`config.mk`:
```
export PLATFORM = sky130hd
export DESIGN_NAME = can_mode_ctrl
export DESIGN_NICKNAME = d
export VERILOG_FILES = /design/src/rtl/can_mode_pkg.sv /design/src/rtl/can_mode_reg.sv /design/src/rtl/can_busfree_cnt.sv /design/src/rtl/can_pin_pol.sv /design/src/rtl/can_mode_ctrl.sv
export SDC_FILE = /design/constraint.sdc
export NUM_CORES = 1
export LEC_CHECK = 0
export BUFFER_PORTS_ARGS = -buffer_cell sky130_fd_sc_hd__buf_4
export CAP_MARGIN = 25
export CORE_MARGIN = 3
export CORE_UTILIZATION = 38
export DETAILED_ROUTE_END_ITERATION = 10
export PLACE_DENSITY = 0.76
export SLEW_MARGIN = 5
export SYNTH_ARGS = -nofsm -noshare
export SYNTH_HDL_FRONTEND = slang
export SYNTH_SLANG_ARGS = --single-unit
```
`constraint.sdc`:
```
create_clock -name clk -period 1.85 [get_ports clk]
set_input_delay 0.37 -clock clk [delete_from_list [all_inputs] [get_ports clk]]
set_output_delay 0.37 -clock clk [all_outputs]
set_load 0.005 [all_outputs]
```
`src/rtl/can_mode_pkg.sv`:
```
package can_mode_pkg;

  // Field positions decoded by the rest of the controller
  localparam int unsigned FLD_SRST = 0;
  localparam int unsigned FLD_LSTN = 1;
  localparam int unsigned FLD_STST = 2;
  localparam int unsigned FLD_PRIO = 3;
  localparam int unsigned FLD_RPOL = 5;

  typedef struct packed {
    logic rev_pol;
    logic prio_sel;
    logic self_test;
    logic listen_only;
    logic soft_rst;
  } mode_t;

  localparam mode_t MODE_RESET = '{rev_pol: 1'b0, prio_sel: 1'b0, self_test: 1'b0,
                                   listen_only: 1'b0, soft_rst: 1'b1};

  // A pin level is dominant when it equals the polarity bit
  function automatic logic pin_is_dom(input logic pin, input logic pol);
    return pin == pol;
  endfunction

  // Pin level for a requested bit value
  function automatic logic pin_level(input logic want_dom, input logic pol);
    return want_dom ? pol : ~pol;
  endfunction

  // Occurrences needed minus one, as a count target
  function automatic int unsigned recov_target(input logic long_cause,
                                               input int unsigned n_short,
                                               input int unsigned n_long);
    return long_cause ? (n_long - 1) : (n_short - 1);
  endfunction

endpackage

```
`src/rtl/can_mode_reg.sv`:
```
module can_mode_reg
  import can_mode_pkg::*;
#(
  parameter int unsigned DW = 32
) (
  input  logic          clk,
  input  logic          rst_n,
  input  logic          wr_en,
  input  logic [DW-1:0] wr_data,
  input  logic          bus_off,
  output mode_t         mode,
  output logic          cause_long,
  output logic          sw_reset_ev,
  output logic          cfg_wr_ev
);

  mode_t mode_q, mode_d;
  logic  cause_q, cause_d;

  // Software enters soft reset: bit 0 written to 1 while it is 0
  assign sw_reset_ev = wr_en & ~bus_off & wr_data[FLD_SRST] & ~mode_q.soft_rst;
  // Protected fields may change only while soft reset is already set
  assign cfg_wr_ev   = wr_en & ~bus_off & mode_q.soft_rst;

  always_comb begin
    mode_d  = mode_q;
    cause_d = cause_q;
    if (bus_off) begin
      mode_d.soft_rst = 1'b1;
      cause_d         = 1'b1;
    end else if (wr_en) begin
      mode_d.soft_rst = wr_data[FLD_SRST];
      if (cfg_wr_ev) begin
        mode_d.listen_only = wr_data[FLD_LSTN];
        mode_d.self_test   = wr_data[FLD_STST];
        mode_d.prio_sel    = wr_data[FLD_PRIO];
        mode_d.rev_pol     = wr_data[FLD_RPOL];
      end
      if (sw_reset_ev) cause_d = 1'b0;
    end
  end

  always_ff @(posedge clk or negedge rst_n) begin
    if (!rst_n) begin
      mode_q  <= MODE_RESET;
      cause_q <= 1'b0;
    end else begin
      mode_q  <= mode_d;
      cause_q <= cause_d;
    end
  end

  assign mode       = mode_q;
  assign cause_long = cause_q;

endmodule

```
`src/rtl/can_busfree_cnt.sv`:
```
module can_busfree_cnt
  import can_mode_pkg::*;
#(
  parameter int unsigned RUN_LEN = 11,
  parameter int unsigned N_SHORT = 1,
  parameter int unsigned N_LONG  = 128
) (
  input  logic clk,
  input  logic rst_n,
  input  logic hold,
  input  logic need_long,
  input  logic bit_stb,
  input  logic rx_dom,
  output logic run_done,
  output logic bus_on
);

  localparam int unsigned RUN_W = (RUN_LEN > 1) ? $clog2(RUN_LEN) : 1;
  localparam int unsigned OCC_W = (N_LONG > 1) ? $clog2(N_LONG) : 1;
  localparam logic [RUN_W-1:0] RUN_LAST = RUN_W'(RUN_LEN - 1);

  logic [RUN_W-1:0] run_q;
  logic [OCC_W-1:0] occ_q;
  logic [OCC_W-1:0] occ_tgt;
  logic             on_q;
  logic             counting;
  logic             goal_hit;

  assign occ_tgt  = OCC_W'(recov_target(need_long, N_SHORT, N_LONG));
  assign counting = ~hold & ~on_q & bit_stb;
  assign run_done = counting & ~rx_dom & (run_q == RUN_LAST);
  assign goal_hit = run_done & (occ_q == occ_tgt);

  always_ff @(posedge clk or negedge rst_n) begin
    if (!rst_n) begin
      run_q <= '0;
      occ_q <= '0;
      on_q  <= 1'b0;
    end else if (hold) begin
      run_q <= '0;
      occ_q <= '0;
      on_q  <= 1'b0;
    end else if (counting) begin
      if (rx_dom) begin
        run_q <= '0;
      end else if (run_done) begin
        run_q <= '0;
        if (goal_hit) on_q  <= 1'b1;
        else          occ_q <= occ_q + 1'b1;
      end else begin
        run_q <= run_q + 1'b1;
      end
    end
  end

  assign bus_on = on_q & ~hold;

endmodule

```
`src/rtl/can_pin_pol.sv`:
```
module can_pin_pol
  import can_mode_pkg::*;
(
  input  logic rev_pol,
  input  logic rx_pin,
  input  logic tx_dom,
  input  logic tx_allow,
  output logic rx_dom,
  output logic tx_pin
);

  assign rx_dom = pin_is_dom(rx_pin, rev_pol);
  assign tx_pin = pin_level(tx_dom & tx_allow, rev_pol);

endmodule

```
`src/rtl/can_mode_ctrl.sv`:
```
module can_mode_ctrl
  import can_mode_pkg::*;
#(
  parameter int unsigned DW      = 32,
  parameter int unsigned RUN_LEN = 11,
  parameter int unsigned N_SHORT = 1,
  parameter int unsigned N_LONG  = 128
) (
  input  logic          clk,
  input  logic          rst_n,
  input  logic          wr_en,
  input  logic [DW-1:0] wr_data,
  input  logic          bus_off,
  input  logic          bit_stb,
  input  logic          rx_pin,
  input  logic          tx_dom,
  output logic [DW-1:0] rd_data,
  output logic          soft_rst,
  output logic          listen_only,
  output logic          self_test,
  output logic          prio_mode,
  output logic          rev_pol,
  output logic          bus_on,
  output logic          rx_dom,
  output logic          tx_pin
);

  mode_t mode;
  logic  cause_long;
  logic  sw_reset_ev;
  logic  cfg_wr_ev;
  logic  run_done;
  logic  tx_allow;

  can_mode_reg #(.DW(DW)) u_reg (
    .clk         (clk),
    .rst_n       (rst_n),
    .wr_en       (wr_en),
    .wr_data     (wr_data),
    .bus_off     (bus_off),
    .mode        (mode),
    .cause_long  (cause_long),
    .sw_reset_ev (sw_reset_ev),
    .cfg_wr_ev   (cfg_wr_ev)
  );

  can_busfree_cnt #(.RUN_LEN(RUN_LEN), .N_SHORT(N_SHORT), .N_LONG(N_LONG)) u_cnt (
    .clk       (clk),
    .rst_n     (rst_n),
    .hold      (mode.soft_rst),
    .need_long (cause_long),
    .bit_stb   (bit_stb),
    .rx_dom    (rx_dom),
    .run_done  (run_done),
    .bus_on    (bus_on)
  );

  assign tx_allow = bus_on & ~mode.listen_only;

  can_pin_pol u_pol (
    .rev_pol  (mode.rev_pol),
    .rx_pin   (rx_pin),
    .tx_dom   (tx_dom),
    .tx_allow (tx_allow),
    .rx_dom   (rx_dom),
    .tx_pin   (tx_pin)
  );

  always_comb begin
    rd_data           = '0;
    rd_data[FLD_SRST] = mode.soft_rst;
    rd_data[FLD_LSTN] = mode.listen_only;
    rd_data[FLD_STST] = mode.self_test;
    rd_data[FLD_PRIO] = mode.prio_sel;
    rd_data[FLD_RPOL] = mode.rev_pol;
  end

  assign soft_rst    = mode.soft_rst;
  assign listen_only = mode.listen_only;
  assign self_test   = mode.self_test;
  assign prio_mode   = mode.prio_sel;
  assign rev_pol     = mode.rev_pol;

endmodule

```
==> flow_metrics.tcl <==
set metrics [dict create \
    cts_inserted_buffers 3 \
    fraction_of_the_yosys_area_taken_by_sequential_cells_pct 35.50 \
    critPathMaxStageDelay_ps 540 \
    boundaryPins 79 \
    drive_gt1_share_pct 31.29 \
    globalRouteMet1Util_pct 16.70 \
    total_leakage_power_nw 0.6870 \
    worstSetupStartpointType "flip-flop" \
    antenna_found_initial 0 \
    multiInputGateArea_um2 701.9 \
    launch_point_of_the_critical_path "u_cnt.run_q[0]$_DFFE_PN0N_" \
    timing.rr.end "u_cnt.occ_q[6]$_DFFE_PN0P_" \
    synth_xor_xnor_area_share_pct 2.655 \
    setup_viol 0 \
    yosys_warnings 0 \
    rr_startpoint "u_cnt.run_q[0]$_DFFE_PN0N_" \
    tritoncts "done" \
    groute.usage.overall_pct 13.24 \
    ff_latch_area_um2 451.7 \
    power-per-cell-area_mw_per_mm2 571.3 \
    synthSimpleGateAreaFrac_pct 20.45 \
    grt_util_met3_pct 2.285 \
    synth-compound-area-share_pct 12.00 \
    yosys.area_share.adder_pct 2.950 \
    wire_length_per_cell_um 12.54 \
    most_instantiated_flip_flop_cell_in_the_synthesis_netlist "sky130_fd_sc_hd__dfrtp_1" \
    number_of_global_route_vias_before_repair 975 \
    crit_required_ps 2100 \
    grt_first_pass_wirelength_um 4340 \
    final.setup_skew_ps 6.705 \
    number_of_nets_in_the_layout 206 \
    worstPathArrival_ps 2000 \
    placeableCoreArea_mm2 0.003128 \
    drt_first_pass_iters 4 \
    timing.critical_path.to_type "flip-flop" \
    post_synth_main_area_contributors "sky130_fd_sc_hd__dfrtp_1 (33%), sky130_fd_sc_hd__buf_4 (19%), sky130_fd_sc_hd__mux2_2 (4.4%)" \
    maxCapViolations 0 \
    finalWeightedCongestion 0.8015 \
    share_of_synthesized_flip_flops_with_an_asynchronous_set_or_reset_pct 100.0 \
    fill_cells 304 \
    endpoint "u_cnt.occ_q[6]$_DFFE_PN0P_" \
    synth_top_family_by_area "buffers and inverters" \
    grt_max_degree 19 \
    area_delta_synth_final_pct 18.49 \
    timing_max_transition_violations_final 0 \
    cts_max_path_buffers 2 \
    timing_worst_setup_path_type "flip-flop to flip-flop" \
    placementRows 20 \
    worstSetupPathDepth 6 \
    drt_iter0_drc 26 \
    cts.clk_slew.worst_paths_ps 110 \
    cts_max_level 1 \
    synth-seq-cells 18 \
    synthMuxAreaShare_pct 5.211 \
    synth.top_cell.area_share_pct 33.43 \
    setup_total_negative_slack_ps 0 \
    die_height_um 63.87 \
    post_synth_inst_count 133 \
    n_antenna_cell 0 \
    regToRegSetupSlack_ps 100 \
    postRouteAntennaNets 0 \
    timing.reg2reg.worst_path_depth 6 \
    netlist-cell-type-count 44 \
    numPortBuffers 24 \
    synthMostInstantiatedCell "sky130_fd_sc_hd__buf_4" \
    final_cell_count_no_fill 207 \
    clock_sinks 18 \
    worst_ir_drop_vdd_mv 0.3725 \
    path_buf_inv 1 \
    period_share_pct 94.45 \
    place.detailed.instances 202 \
    vias_per_cell 4.860 \
    run_status "completed" \
    grtUsageMet2_pct 22.45 \
    detail_route.drc_violations 0 \
    hold_viol_final 0 \
    detail_route.wirelength_um 2596 \
    clk_root_buffer_cell "sky130_fd_sc_hd__clkbuf_4" \
    full_die_area_mm2 0.004079 \
    synth_edf_count 0 \
    top_cell_family_by_delay_on_the_critical_path "simple AND/OR/NAND/NOR gates" \
    avgSynthCellArea_um2 9.567 \
    clock_insertion_delay_worst_skew_ps 300 \
    type_of_the_most_critical_hold_path "input pin to flip-flop" \
    clock.fmax_ghz 0.5723 \
    crit_fanout 5 \
    grt_most_used_layer "met2" \
    grt_overflow_total 0 \
    finalCriticalPeriod_ps 1747 \
    timing.critical_path.cells "inv_1, ha_4, nand4bb_4, or4_4, or3_1, nand2_1" \
    post-synth-top-area-cell "sky130_fd_sc_hd__dfrtp_1" \
    die_x_um 63.87 \
    cts_post_setup_buffers_inserted 0 \
    synthTopCellsByCount "sky130_fd_sc_hd__buf_4 (32), sky130_fd_sc_hd__dfrtp_1 (17), sky130_fd_sc_hd__nand2_1 (8)" \
    num_vias 1006 \
    critical_path_s_slowest_cell "sky130_fd_sc_hd__or4_4" \
    hpwl_reported_at_the_end_of_detailed_placement_um 2017 \
    syn-cell-area_mm2 0.001272 \
    floorplan.initialDensity_pct 40.68 \
]
## per-stage QoR
stage,power [mW],utilization [%],instance area (um^2),setup WS (ps),hold WS (ps)
CTS,0.8590,46.60,1458,37.79,257.6
global route,0.9129,48.20,1508,-4.996,261.0
floorplan,0.5899,-,1370,60.46,74.41
global placement,0.6383,45.44,1421,53.60,255.4
detailed placement,0.6462,45.44,1421,9.251,259.3
finish,0.8613,48.20,1508,102.8,262.3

YOUR INSTRUCTIONS -
In the material above, find every line that has the string "localparam" and pull those lines out.

PROBLEM SOLUTION -
  localparam int unsigned FLD_SRST = 0;
  localparam int unsigned FLD_LSTN = 1;
  localparam int unsigned FLD_STST = 2;
  localparam int unsigned FLD_PRIO = 3;
  localparam int unsigned FLD_RPOL = 5;
  localparam mode_t MODE_RESET = '{rev_pol: 1'b0, prio_sel: 1'b0, self_test: 1'b0,
  localparam int unsigned RUN_W = (RUN_LEN > 1) ? $clog2(RUN_LEN) : 1;
  localparam int unsigned OCC_W = (N_LONG > 1) ? $clog2(N_LONG) : 1;
  localparam logic [RUN_W-1:0] RUN_LAST = RUN_W'(RUN_LEN - 1);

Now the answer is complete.